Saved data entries
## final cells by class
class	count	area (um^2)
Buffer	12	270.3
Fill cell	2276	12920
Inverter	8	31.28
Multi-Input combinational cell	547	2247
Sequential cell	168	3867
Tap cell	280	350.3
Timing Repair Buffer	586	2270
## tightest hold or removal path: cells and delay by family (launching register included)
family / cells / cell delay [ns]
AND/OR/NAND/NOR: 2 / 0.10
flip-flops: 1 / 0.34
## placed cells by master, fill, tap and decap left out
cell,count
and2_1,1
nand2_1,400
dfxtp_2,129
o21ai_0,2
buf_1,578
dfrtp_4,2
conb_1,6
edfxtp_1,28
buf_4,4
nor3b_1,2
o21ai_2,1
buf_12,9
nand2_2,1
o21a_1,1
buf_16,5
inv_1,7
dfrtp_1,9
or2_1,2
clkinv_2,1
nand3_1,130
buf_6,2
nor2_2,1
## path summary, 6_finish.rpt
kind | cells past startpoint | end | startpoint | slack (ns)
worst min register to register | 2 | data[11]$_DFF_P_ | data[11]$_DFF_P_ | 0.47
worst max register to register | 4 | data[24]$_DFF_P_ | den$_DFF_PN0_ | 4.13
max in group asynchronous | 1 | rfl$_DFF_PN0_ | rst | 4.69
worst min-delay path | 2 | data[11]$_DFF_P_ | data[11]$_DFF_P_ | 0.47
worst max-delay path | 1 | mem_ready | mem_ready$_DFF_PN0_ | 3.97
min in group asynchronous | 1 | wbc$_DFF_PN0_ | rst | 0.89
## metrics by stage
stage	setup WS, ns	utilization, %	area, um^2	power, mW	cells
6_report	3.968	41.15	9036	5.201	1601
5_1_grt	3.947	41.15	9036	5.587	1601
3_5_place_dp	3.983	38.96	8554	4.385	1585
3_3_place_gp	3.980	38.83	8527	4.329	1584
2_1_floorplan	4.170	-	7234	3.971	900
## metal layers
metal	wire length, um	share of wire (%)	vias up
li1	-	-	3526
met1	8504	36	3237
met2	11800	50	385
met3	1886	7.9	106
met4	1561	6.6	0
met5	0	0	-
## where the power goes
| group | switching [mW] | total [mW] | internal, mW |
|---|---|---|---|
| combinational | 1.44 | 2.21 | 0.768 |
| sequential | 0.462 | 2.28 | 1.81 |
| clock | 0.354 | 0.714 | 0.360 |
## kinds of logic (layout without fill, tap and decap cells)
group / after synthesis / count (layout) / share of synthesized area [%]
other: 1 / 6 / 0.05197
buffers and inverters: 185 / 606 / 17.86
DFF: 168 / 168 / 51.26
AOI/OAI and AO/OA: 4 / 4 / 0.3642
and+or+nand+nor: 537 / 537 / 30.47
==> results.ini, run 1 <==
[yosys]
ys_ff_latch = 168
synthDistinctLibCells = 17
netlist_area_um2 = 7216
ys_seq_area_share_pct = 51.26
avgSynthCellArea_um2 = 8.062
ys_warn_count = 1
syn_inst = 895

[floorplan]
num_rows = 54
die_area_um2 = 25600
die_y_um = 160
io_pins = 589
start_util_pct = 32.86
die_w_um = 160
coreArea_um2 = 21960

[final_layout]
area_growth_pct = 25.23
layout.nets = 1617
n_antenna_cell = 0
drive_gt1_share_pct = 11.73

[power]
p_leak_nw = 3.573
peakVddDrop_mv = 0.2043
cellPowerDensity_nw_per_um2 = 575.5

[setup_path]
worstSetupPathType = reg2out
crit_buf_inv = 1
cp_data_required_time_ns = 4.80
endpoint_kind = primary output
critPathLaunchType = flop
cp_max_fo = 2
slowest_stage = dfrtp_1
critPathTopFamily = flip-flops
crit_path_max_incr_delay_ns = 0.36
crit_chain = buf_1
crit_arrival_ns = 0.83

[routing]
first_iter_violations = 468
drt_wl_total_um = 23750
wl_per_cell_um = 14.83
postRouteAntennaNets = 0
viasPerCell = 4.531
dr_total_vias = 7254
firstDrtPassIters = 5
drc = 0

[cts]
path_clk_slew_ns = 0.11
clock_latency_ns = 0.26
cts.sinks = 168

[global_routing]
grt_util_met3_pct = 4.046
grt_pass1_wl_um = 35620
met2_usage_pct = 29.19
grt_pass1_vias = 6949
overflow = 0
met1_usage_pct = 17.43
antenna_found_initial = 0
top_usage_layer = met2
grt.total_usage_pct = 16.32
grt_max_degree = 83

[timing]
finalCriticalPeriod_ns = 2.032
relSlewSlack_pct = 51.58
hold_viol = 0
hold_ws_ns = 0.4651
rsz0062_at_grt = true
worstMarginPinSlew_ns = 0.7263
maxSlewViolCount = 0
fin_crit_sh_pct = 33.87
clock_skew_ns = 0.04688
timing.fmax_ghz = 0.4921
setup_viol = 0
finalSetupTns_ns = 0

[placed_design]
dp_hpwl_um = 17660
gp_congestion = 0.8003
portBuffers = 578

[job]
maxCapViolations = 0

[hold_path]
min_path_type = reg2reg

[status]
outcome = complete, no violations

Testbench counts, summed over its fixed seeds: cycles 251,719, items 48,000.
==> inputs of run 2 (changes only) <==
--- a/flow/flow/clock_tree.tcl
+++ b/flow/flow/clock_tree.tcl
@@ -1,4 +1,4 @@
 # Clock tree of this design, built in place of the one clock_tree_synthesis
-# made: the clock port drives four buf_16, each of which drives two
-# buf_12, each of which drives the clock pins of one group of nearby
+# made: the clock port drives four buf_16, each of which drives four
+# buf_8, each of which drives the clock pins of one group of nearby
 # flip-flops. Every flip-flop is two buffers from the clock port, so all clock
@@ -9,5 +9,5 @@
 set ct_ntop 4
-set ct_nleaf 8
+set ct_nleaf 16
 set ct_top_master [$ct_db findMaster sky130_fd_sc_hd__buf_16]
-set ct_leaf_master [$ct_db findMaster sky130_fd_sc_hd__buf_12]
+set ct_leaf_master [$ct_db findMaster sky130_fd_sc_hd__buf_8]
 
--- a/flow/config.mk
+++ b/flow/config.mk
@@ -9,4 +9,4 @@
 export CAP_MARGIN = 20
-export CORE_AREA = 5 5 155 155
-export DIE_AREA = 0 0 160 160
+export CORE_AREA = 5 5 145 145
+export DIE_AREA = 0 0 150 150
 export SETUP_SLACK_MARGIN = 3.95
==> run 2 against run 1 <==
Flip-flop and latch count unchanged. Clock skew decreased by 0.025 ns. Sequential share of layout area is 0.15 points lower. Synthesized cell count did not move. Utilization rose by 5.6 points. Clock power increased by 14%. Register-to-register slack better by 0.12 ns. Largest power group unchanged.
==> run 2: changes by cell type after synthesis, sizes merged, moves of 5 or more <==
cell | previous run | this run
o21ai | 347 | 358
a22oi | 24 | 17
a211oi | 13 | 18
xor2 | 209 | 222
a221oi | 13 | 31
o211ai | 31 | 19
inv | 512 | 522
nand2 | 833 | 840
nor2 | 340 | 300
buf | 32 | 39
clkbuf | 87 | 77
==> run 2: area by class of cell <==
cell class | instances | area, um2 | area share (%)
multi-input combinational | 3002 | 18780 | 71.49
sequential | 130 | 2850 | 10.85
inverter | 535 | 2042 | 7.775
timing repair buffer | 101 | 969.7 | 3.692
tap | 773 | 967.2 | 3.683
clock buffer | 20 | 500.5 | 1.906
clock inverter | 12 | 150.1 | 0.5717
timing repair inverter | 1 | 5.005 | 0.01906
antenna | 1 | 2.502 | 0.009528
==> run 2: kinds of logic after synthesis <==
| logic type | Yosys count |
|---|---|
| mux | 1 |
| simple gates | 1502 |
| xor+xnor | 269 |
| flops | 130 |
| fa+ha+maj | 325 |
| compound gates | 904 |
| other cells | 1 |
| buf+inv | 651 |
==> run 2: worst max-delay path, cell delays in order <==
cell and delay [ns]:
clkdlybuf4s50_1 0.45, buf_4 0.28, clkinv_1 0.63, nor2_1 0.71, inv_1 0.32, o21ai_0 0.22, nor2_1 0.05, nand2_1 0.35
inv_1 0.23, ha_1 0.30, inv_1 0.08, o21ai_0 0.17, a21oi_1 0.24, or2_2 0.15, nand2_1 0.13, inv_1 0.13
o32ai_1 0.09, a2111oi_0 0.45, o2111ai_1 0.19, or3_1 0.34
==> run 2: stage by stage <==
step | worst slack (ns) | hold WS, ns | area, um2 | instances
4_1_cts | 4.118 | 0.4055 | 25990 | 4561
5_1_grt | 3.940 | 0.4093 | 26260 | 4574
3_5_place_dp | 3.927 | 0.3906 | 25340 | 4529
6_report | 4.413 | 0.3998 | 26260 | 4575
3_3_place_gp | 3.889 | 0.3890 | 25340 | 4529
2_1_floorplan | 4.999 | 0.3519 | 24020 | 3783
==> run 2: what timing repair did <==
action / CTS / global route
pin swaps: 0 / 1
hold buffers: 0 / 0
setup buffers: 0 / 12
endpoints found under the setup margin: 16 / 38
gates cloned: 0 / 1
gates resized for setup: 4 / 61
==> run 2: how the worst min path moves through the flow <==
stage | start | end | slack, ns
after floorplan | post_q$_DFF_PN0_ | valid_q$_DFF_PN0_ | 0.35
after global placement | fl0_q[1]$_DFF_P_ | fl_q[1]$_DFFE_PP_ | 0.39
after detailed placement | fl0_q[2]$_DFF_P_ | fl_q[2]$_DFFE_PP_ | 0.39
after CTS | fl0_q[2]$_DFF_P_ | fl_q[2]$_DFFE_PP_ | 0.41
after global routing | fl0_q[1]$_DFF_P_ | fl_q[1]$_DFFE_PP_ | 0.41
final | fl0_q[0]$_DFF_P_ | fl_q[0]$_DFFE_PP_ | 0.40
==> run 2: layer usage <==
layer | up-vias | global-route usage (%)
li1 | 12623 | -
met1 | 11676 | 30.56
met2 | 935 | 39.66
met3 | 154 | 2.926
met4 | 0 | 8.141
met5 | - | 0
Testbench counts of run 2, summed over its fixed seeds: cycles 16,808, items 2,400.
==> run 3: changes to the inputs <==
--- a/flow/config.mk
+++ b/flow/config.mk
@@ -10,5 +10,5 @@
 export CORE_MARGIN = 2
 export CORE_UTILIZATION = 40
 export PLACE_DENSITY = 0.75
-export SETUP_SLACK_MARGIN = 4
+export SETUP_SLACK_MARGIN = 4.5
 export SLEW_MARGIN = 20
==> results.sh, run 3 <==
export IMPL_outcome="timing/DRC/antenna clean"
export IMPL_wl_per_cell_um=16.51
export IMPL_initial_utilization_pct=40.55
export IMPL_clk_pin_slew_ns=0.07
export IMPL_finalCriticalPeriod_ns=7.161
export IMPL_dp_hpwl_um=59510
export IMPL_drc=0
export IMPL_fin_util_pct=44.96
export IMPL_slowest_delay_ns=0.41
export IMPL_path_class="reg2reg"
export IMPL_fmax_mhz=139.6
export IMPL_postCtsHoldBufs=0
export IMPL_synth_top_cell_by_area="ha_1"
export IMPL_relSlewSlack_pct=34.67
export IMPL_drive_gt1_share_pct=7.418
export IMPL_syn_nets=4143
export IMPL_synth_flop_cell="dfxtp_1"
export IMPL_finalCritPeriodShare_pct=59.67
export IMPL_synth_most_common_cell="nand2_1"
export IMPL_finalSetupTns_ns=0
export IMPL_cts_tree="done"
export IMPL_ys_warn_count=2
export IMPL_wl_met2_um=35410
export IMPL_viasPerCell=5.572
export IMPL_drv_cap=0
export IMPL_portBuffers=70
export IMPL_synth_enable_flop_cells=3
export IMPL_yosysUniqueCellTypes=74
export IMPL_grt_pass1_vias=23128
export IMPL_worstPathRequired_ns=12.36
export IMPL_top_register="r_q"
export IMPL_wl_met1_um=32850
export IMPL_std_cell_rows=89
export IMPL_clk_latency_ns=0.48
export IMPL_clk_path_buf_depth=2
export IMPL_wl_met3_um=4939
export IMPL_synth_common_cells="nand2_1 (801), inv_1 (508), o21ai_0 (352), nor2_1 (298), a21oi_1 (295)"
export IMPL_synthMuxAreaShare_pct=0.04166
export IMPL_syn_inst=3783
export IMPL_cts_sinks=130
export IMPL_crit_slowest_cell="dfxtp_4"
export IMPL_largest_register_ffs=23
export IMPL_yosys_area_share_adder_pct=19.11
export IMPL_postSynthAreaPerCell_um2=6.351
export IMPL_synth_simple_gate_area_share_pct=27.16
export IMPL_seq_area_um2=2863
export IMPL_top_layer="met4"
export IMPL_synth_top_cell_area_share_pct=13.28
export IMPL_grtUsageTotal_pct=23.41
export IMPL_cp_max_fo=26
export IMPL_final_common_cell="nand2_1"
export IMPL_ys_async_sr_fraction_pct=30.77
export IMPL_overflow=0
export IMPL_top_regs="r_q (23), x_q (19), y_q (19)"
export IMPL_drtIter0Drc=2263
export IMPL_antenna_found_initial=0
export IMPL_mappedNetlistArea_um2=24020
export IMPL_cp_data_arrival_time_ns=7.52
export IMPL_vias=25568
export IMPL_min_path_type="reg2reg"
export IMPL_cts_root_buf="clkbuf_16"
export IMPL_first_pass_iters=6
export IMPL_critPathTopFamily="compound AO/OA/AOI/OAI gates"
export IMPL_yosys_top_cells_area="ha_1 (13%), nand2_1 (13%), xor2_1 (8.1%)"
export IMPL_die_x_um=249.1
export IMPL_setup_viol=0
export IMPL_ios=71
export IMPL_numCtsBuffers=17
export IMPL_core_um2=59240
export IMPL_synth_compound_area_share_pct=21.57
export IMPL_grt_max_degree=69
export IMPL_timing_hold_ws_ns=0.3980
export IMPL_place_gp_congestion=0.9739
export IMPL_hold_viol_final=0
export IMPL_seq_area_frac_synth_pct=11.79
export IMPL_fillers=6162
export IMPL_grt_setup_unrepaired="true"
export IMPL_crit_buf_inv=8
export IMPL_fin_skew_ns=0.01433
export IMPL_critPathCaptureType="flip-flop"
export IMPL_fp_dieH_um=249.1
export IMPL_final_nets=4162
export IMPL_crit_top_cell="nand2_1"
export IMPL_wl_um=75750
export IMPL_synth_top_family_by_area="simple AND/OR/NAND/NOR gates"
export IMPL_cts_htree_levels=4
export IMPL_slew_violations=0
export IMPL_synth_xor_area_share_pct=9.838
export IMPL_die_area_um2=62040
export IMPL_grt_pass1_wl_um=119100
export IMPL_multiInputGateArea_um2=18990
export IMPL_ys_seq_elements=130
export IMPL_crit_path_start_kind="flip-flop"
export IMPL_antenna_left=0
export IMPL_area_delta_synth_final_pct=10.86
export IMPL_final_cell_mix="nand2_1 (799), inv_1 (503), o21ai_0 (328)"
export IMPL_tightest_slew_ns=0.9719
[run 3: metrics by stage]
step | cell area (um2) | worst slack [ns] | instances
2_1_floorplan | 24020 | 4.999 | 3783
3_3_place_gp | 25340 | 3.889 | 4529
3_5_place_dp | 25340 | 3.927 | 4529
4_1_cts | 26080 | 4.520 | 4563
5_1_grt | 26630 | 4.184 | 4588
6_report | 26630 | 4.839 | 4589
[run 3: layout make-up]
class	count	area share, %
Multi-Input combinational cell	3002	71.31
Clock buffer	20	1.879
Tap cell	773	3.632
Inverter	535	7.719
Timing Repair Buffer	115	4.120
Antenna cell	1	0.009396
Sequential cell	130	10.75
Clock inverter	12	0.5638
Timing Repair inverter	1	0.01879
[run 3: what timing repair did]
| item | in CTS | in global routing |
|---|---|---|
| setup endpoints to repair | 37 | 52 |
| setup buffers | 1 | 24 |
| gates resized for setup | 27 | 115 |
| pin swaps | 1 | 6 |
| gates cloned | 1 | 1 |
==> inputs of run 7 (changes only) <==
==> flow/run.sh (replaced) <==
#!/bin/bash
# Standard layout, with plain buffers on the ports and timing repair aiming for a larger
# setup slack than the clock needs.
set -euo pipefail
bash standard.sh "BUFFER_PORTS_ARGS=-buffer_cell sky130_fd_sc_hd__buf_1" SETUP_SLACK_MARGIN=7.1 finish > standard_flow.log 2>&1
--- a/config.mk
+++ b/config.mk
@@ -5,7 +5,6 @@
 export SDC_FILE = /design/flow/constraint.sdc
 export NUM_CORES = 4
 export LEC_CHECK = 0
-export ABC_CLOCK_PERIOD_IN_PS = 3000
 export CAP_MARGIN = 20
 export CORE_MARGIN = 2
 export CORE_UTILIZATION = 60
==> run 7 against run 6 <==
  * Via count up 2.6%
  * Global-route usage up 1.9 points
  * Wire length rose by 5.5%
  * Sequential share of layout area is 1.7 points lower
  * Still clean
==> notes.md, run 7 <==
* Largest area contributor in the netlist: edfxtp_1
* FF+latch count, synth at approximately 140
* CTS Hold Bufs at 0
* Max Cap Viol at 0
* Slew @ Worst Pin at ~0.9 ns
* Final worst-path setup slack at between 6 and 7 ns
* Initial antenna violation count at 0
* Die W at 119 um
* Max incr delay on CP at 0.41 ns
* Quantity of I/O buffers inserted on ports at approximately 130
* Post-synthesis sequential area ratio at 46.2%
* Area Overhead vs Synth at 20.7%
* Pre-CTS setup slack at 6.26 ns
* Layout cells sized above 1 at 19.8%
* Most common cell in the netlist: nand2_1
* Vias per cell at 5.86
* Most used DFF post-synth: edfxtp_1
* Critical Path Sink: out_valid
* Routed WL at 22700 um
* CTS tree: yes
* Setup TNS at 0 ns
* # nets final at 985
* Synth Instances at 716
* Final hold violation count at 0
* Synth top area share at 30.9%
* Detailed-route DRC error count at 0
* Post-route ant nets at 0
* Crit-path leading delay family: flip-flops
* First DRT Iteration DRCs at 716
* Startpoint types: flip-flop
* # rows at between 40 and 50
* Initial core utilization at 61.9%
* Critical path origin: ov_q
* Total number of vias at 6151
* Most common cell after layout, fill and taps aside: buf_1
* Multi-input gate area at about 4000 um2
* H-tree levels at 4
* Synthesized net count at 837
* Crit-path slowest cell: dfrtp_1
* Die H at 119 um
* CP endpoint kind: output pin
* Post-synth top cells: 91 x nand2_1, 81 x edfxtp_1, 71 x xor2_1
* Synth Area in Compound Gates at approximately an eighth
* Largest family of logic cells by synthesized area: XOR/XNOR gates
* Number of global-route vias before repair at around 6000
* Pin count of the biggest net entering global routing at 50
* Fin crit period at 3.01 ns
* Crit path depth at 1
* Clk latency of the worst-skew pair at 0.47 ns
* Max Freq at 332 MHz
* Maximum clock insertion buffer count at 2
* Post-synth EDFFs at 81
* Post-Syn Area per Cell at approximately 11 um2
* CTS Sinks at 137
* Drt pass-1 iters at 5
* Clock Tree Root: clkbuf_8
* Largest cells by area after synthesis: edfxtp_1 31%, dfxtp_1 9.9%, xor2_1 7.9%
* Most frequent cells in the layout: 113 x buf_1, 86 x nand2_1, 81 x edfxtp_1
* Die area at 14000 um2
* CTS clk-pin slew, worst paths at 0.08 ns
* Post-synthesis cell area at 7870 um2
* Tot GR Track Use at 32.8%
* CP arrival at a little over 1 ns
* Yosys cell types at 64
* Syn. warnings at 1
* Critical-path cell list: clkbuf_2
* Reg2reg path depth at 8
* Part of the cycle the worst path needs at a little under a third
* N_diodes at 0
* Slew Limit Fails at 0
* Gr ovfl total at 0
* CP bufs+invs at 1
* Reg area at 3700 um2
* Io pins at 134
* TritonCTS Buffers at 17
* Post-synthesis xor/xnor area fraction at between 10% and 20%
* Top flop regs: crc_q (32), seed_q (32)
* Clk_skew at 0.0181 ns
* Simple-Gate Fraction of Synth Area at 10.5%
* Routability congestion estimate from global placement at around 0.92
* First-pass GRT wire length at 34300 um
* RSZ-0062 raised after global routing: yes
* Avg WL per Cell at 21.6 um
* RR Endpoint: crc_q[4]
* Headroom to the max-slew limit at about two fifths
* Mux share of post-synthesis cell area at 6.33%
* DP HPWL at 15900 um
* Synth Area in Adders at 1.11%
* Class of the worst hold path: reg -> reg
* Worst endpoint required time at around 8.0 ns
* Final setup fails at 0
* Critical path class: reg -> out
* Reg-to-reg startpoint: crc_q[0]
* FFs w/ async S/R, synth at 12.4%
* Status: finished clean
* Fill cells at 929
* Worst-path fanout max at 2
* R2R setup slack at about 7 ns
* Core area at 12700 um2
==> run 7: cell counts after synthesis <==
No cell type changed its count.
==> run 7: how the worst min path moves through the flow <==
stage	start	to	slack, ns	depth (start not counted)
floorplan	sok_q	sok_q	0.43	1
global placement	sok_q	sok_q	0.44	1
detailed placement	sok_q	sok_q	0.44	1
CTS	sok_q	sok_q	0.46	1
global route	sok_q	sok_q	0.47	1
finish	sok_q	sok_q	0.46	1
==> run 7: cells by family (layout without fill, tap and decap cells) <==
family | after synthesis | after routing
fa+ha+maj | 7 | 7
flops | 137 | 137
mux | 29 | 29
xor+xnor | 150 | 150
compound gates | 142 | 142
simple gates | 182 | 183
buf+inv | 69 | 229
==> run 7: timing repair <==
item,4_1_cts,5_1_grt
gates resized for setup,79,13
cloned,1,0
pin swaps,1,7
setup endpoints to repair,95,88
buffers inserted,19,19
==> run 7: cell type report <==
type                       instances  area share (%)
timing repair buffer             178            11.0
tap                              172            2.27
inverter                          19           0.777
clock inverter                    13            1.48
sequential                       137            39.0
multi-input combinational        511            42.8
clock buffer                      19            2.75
From an optimization exercise on the open Yosys and OpenROAD flow, aimed at small area; shortcuts taken in it are not production practice.
In this exercise RTL edits were held to simulation tests only and were not proved equivalent to the original.

## epsilon
// fma_unit
module fma_unit (
    input  logic        clk_i,
    input  logic        rst_i,
    input  logic        start_i,
    input  logic [31:0] a_i,
    input  logic [31:0] b_i,
    input  logic [31:0] c_i,
    input  logic        sub_i,
    input  logic [2:0]  rnd_i,
    output logic        done_o,
    output logic [37:0] res_o
);
==> flow/config.mk <==
export PLATFORM = sky130hd
export DESIGN_NAME = fma_unit
export DESIGN_NICKNAME = fma_unit
export VERILOG_FILES = /design/flow/design.v
export SDC_FILE = /design/flow/constraint.sdc
export NUM_CORES = 4
export LEC_CHECK = 0
export CAP_MARGIN = 20
export CORE_MARGIN = 2
export CORE_UTILIZATION = 40
export CTS_BUF_LIST = sky130_fd_sc_hd__clkbuf_8
export SLEW_MARGIN = 20
export SYNTH_HIERARCHICAL = 1
==> flow/constraint.sdc <==
create_clock -name core_clock -period 13.0 [get_ports {clk_i}]
set_input_delay 2.6000 -clock core_clock [delete_from_list [all_inputs] [get_ports {clk_i}]]
set_output_delay 2.6000 -clock core_clock [all_outputs]
set_load 0.01 [all_outputs]
standard.sh (not shown) runs the stock make flow with config.mk's settings and CLKGATE_MAP_FILE= SYNTH_SCRIPT=/design/flow/synth_recipe.tcl, a recipe that flattens the netlist after the stock synthesis.
==> flow/flow/run.sh <==
#!/bin/bash
# Standard layout, with the port buffers made of the smallest buffer cell.
cp standard.sh standard_sh.log
export BUFFER_PORTS_ARGS="-buffer_cell sky130_fd_sc_hd__buf_1"
bash standard.sh > standard.log 2>&1
The following lists how delta was set up differently from epsilon:
--- a/flow/design.v
+++ b/flow/design.v
@@ -4877,17 +4877,17 @@
             r_valid <= start_i;
     end
     always_ff @(posedge clk_i)
     begin
         r_p <= p_norm;
         r_m <= sp ? sp_mant : (c_zero ? 23'd0 : c_m);
-        r_chid <= !c_zero;
+        r_chid <= !c_zero | sp;
         r_e <= sp ? {2'b0, sp_exp} : eb1;
-        r_sh <= sh;
-        r_pbig <= p_big;
-        r_esub <= p_sign ^ c_sign;
+        r_sh <= sp ? 6'd63 : sh;
+        r_pbig <= p_big & !sp;
+        r_esub <= (p_sign ^ c_sign) & !sp;
         r_sign <= sp ? sp_sign : (p_big ? p_sign : c_sign);
         r_kind <= sp_kind;
         r_rdn <= (rnd_i == 3'd2);
     end
     logic [50:0] sum;
     logic        sum_zero;
@@ -6088,17 +6088,17 @@
     logic [5:0]  q_lz;
     logic [22:0] q_m;
     logic [1:0]  q_rs;
     logic [1:0]  q_kind;
     always_ff @(posedge clk_i)
     begin
-        q_sign <= (r_kind == 2'd0 && sum_zero) ? r_rdn : r_sign;
+        q_sign <= sum_zero ? r_rdn : r_sign;
         q_e <= r_e;
         q_lz <= lz;
-        q_m <= (r_kind != 2'd0) ? r_m : norm[23:1];
-        q_rs <= (r_kind != 2'd0) ? 2'b00 : {norm[0], rs0};
+        q_m <= norm[23:1];
+        q_rs <= {norm[0], rs0};
         q_kind <= r_kind;
     end
     logic [9:0] exp_n;
     g_xor2 u_w3123 (w3123, q_e[0], q_lz[0]);
     g_inv u_w3124 (w3124, q_e[0]);
     g_nand2 u_w3125 (w3125, w3124, q_lz[0]);
Findings:
As far as number of standard cells in the layout, taps in and fillers out is concerned, delta and epsilon perform about the same.
From epsilon to delta the numbers moved as follows: pin count of the biggest net entering global routing shows an increase of 5, footprint of the multi-input gates down about 1.2%.
The last element of the critical path comes out q_rs[0]$_DFF_P_ in one run and r_sign$_DFF_P_ in the other, namely in delta and epsilon respectively.
Summary: with epsilon as the reference, non-clock buffer count in the final layout in delta moved up by a few percent.
The lower number of global-route vias before repair came out of delta.
Summary of delta over epsilon: count of different cell masters after synthesis grew by 2.0%, post-route antenna net violation count held steady.
The higher minimum setup slack in the final design came out of delta.
For critical path required time, delta and epsilon come out practically identical.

_Work instruction_:
Would you print exactly, and only, the lines of the data above from the line with "cell | previous run | this run" through the line with "cell class |", inclusive?

_Response_:
cell | previous run | this run
o21ai | 347 | 358
a22oi | 24 | 17
a211oi | 13 | 18
xor2 | 209 | 222
a221oi | 13 | 31
o211ai | 31 | 19
inv | 512 | 522
nand2 | 833 | 840
nor2 | 340 | 300
buf | 32 | 39
clkbuf | 87 | 77
==> run 2: area by class of cell <==
cell class | instances | area, um2 | area share (%)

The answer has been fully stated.